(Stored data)
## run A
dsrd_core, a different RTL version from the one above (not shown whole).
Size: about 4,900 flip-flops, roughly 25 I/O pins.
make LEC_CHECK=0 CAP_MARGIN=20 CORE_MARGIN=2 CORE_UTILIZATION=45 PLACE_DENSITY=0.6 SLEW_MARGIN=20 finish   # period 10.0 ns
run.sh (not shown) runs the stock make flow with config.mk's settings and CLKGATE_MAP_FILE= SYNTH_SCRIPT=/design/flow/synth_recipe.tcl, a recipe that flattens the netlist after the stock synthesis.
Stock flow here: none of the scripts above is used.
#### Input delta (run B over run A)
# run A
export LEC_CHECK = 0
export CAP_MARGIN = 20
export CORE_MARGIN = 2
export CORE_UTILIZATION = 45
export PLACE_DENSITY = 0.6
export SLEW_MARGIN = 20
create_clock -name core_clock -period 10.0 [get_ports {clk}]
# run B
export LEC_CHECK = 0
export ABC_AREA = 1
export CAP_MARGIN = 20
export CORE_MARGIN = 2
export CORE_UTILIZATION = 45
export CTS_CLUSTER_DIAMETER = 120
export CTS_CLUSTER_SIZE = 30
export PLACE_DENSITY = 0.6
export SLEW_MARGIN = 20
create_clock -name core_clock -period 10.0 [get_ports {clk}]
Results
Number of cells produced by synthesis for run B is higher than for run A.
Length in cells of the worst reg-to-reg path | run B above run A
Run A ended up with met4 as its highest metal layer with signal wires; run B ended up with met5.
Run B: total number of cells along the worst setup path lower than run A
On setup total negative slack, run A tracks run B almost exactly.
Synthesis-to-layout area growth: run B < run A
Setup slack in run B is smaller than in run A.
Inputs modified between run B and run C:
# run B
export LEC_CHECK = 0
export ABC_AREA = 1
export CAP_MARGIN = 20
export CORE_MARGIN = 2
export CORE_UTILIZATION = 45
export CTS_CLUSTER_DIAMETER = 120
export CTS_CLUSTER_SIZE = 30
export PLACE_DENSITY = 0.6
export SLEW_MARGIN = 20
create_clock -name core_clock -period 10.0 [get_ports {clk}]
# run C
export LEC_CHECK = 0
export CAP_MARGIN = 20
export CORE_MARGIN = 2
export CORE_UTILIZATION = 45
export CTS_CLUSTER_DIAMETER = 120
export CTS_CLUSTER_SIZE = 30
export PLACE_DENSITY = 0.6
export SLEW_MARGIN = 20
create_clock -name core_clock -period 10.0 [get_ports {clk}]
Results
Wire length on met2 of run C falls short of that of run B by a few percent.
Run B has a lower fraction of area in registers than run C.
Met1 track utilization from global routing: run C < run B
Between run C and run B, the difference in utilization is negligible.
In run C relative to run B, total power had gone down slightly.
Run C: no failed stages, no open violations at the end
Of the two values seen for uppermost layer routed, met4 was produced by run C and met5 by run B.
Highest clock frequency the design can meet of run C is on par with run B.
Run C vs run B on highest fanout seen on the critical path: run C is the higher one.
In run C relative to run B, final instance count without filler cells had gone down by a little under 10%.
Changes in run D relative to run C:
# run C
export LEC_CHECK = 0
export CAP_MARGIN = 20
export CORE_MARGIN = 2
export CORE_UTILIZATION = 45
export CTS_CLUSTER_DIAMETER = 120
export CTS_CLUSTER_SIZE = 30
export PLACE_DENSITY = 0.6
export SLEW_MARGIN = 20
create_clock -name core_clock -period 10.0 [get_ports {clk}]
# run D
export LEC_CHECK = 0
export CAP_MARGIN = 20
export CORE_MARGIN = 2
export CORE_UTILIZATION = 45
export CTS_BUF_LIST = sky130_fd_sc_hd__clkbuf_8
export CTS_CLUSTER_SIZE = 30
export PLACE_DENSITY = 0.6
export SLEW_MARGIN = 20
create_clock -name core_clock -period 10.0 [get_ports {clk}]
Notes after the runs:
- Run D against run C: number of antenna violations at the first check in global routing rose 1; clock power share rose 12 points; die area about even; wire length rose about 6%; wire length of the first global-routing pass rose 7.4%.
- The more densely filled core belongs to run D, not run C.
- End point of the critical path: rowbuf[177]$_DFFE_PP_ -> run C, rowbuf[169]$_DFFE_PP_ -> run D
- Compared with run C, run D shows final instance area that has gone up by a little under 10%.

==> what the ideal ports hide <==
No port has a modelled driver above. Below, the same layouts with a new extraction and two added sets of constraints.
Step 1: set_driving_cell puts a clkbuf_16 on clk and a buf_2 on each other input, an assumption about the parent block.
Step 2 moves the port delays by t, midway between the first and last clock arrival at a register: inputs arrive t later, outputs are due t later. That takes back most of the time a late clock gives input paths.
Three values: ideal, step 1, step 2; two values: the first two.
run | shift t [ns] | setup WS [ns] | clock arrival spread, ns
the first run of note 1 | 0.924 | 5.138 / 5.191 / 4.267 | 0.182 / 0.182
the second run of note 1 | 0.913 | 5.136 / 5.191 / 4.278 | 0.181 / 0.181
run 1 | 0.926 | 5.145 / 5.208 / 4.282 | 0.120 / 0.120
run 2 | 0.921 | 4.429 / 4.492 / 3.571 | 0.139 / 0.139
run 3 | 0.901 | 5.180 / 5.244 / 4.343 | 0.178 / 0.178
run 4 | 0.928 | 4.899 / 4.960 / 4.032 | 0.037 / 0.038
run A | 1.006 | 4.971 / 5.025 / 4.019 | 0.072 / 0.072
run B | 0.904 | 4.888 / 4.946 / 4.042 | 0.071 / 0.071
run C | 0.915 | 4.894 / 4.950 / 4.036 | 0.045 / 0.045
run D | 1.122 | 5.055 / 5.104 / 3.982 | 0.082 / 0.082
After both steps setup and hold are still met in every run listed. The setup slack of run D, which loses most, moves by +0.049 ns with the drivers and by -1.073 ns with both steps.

--

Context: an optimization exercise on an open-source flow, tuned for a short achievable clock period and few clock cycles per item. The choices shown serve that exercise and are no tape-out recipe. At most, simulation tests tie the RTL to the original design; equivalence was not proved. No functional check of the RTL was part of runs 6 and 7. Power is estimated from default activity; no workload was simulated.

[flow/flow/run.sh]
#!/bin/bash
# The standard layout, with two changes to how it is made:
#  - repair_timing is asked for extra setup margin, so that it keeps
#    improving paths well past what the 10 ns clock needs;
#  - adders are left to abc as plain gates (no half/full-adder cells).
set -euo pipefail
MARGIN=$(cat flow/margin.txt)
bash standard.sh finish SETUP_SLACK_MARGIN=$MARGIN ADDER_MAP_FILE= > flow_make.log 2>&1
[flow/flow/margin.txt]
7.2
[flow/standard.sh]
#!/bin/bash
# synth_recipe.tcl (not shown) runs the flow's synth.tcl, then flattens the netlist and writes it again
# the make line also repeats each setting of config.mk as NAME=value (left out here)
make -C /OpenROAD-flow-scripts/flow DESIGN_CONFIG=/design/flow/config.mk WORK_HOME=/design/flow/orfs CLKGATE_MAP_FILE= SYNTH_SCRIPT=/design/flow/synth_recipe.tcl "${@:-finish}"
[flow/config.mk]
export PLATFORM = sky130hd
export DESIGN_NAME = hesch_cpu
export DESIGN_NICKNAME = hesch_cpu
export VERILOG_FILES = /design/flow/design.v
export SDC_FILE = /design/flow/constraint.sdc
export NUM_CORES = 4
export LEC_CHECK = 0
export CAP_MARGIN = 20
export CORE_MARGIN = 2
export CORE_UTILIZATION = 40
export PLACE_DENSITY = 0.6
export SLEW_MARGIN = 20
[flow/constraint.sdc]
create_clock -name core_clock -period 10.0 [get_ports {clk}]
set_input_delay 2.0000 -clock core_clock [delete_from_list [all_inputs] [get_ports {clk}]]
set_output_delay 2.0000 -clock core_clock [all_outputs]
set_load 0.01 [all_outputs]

--

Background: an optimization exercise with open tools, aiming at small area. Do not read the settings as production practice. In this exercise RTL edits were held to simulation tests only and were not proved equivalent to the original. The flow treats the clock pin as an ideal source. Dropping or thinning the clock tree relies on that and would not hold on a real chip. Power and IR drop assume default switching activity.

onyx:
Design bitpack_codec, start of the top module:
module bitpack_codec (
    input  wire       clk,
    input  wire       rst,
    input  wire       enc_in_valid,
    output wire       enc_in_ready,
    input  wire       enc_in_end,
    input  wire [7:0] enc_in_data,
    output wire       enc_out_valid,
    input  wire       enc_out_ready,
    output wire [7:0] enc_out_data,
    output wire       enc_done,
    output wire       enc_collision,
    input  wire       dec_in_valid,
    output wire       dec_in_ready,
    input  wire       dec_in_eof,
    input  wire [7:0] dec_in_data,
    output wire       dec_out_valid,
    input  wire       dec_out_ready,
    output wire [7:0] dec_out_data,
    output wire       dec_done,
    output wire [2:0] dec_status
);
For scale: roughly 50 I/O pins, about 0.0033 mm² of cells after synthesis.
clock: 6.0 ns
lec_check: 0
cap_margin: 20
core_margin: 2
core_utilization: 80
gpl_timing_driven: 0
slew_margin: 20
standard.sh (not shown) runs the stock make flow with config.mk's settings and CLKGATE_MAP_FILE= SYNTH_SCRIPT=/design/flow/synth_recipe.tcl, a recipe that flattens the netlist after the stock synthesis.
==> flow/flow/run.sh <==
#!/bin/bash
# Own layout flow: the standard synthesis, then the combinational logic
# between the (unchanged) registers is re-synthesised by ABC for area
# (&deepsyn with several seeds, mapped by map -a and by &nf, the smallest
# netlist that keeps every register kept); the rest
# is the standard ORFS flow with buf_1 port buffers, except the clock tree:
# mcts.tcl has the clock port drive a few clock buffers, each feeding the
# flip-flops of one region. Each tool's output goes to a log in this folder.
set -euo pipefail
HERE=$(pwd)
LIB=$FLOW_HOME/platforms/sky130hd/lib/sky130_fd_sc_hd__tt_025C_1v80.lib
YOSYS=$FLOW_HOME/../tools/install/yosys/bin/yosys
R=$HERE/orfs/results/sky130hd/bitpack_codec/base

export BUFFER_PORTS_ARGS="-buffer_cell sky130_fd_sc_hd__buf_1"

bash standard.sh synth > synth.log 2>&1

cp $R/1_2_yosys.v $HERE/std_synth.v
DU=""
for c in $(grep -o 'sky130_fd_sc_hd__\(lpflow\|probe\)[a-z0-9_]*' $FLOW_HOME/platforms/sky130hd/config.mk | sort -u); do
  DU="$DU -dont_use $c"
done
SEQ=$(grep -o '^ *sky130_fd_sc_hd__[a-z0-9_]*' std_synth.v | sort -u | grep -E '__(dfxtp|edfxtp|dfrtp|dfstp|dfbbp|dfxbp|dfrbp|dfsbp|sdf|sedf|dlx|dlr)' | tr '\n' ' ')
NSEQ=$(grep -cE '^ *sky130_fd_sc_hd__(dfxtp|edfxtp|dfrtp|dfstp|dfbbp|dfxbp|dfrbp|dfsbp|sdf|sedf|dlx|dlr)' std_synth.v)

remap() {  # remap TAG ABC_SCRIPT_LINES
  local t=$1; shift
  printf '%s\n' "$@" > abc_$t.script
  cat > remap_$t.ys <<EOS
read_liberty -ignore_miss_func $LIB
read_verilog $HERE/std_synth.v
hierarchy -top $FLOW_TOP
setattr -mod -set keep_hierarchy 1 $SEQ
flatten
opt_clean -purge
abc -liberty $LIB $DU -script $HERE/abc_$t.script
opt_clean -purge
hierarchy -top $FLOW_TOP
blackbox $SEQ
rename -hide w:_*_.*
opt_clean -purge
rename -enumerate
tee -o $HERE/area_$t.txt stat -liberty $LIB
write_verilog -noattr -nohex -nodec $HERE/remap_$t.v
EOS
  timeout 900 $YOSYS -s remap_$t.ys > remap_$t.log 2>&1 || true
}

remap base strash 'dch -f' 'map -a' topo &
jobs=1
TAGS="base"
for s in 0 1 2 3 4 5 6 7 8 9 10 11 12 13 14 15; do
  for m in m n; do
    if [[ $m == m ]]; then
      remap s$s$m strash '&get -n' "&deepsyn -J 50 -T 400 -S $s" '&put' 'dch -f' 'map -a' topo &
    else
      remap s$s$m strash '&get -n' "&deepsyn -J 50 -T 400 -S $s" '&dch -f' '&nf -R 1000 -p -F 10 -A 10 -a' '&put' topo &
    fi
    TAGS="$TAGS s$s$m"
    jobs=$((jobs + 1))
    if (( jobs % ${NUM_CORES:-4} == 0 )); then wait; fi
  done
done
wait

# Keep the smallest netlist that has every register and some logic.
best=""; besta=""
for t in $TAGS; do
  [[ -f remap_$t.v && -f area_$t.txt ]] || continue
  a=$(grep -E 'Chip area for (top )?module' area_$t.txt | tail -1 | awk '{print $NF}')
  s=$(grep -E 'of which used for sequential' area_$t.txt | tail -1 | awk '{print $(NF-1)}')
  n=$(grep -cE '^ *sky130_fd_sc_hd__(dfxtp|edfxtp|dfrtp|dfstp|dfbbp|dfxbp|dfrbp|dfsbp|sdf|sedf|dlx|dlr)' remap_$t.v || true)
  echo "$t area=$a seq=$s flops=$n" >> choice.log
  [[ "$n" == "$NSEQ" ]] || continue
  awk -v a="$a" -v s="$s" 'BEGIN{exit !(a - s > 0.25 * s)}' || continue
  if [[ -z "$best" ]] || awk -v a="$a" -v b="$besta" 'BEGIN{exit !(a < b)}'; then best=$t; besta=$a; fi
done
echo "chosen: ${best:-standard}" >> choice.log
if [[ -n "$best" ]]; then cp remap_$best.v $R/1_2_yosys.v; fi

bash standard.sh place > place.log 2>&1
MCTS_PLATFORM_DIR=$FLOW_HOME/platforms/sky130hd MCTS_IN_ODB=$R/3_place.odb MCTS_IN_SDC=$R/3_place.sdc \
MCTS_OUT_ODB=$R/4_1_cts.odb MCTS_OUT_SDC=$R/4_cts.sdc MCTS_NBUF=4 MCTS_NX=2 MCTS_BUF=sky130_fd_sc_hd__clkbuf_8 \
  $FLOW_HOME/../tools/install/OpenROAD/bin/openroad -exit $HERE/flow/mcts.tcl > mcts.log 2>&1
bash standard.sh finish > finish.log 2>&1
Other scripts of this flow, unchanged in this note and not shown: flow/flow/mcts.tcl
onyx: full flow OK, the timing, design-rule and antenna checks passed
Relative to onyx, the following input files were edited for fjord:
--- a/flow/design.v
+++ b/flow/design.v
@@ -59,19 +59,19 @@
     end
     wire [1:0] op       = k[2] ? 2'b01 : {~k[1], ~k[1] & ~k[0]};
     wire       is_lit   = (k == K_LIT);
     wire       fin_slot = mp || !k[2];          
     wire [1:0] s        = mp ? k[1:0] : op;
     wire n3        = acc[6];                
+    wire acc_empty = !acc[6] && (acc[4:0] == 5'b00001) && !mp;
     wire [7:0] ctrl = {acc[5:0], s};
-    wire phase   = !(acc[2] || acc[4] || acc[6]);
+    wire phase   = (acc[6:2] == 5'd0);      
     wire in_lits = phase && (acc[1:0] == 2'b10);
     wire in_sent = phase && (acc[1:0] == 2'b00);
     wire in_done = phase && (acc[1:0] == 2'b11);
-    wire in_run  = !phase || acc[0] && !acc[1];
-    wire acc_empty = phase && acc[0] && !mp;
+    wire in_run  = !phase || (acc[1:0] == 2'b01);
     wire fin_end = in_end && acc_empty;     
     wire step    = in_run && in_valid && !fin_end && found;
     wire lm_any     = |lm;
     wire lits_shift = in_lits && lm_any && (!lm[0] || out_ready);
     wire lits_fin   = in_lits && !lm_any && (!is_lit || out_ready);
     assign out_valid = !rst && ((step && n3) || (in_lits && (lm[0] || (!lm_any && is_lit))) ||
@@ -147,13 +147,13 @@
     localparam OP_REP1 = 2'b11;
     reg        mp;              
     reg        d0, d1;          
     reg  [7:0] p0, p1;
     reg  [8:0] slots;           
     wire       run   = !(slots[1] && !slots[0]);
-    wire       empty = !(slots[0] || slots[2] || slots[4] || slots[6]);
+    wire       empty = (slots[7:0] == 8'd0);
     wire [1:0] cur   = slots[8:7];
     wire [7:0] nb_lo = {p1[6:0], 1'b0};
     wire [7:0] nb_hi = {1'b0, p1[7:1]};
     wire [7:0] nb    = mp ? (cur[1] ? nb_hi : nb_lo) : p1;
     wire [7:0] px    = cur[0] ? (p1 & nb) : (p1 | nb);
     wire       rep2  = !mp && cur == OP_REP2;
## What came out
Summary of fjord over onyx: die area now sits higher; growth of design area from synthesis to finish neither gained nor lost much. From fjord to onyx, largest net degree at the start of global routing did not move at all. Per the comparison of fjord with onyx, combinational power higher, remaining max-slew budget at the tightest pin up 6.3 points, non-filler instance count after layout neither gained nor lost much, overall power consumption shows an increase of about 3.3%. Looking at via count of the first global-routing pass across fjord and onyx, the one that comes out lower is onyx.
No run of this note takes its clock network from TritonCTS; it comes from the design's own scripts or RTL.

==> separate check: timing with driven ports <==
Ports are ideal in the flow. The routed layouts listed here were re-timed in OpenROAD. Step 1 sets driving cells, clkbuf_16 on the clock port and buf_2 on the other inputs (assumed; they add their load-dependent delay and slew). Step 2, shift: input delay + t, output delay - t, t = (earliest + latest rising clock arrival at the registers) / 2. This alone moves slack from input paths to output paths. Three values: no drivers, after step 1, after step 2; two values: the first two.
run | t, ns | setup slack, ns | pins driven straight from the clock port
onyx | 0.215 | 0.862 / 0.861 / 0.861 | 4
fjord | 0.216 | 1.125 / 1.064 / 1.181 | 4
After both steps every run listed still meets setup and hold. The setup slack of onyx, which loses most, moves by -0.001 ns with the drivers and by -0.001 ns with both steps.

• _Task details_: Going back over the entries above, copy word for word every line from the one that has "run C | 0.915" on through the one that has "After both steps setup".

• _Written solution_:
run C | 0.915 | 4.894 / 4.950 / 4.036 | 0.045 / 0.045
run D | 1.122 | 5.055 / 5.104 / 3.982 | 0.082 / 0.082
After both steps setup and hold are still met in every run listed. The setup slack of run D, which loses most, moves by +0.049 ns with the drivers and by -1.073 ns with both steps.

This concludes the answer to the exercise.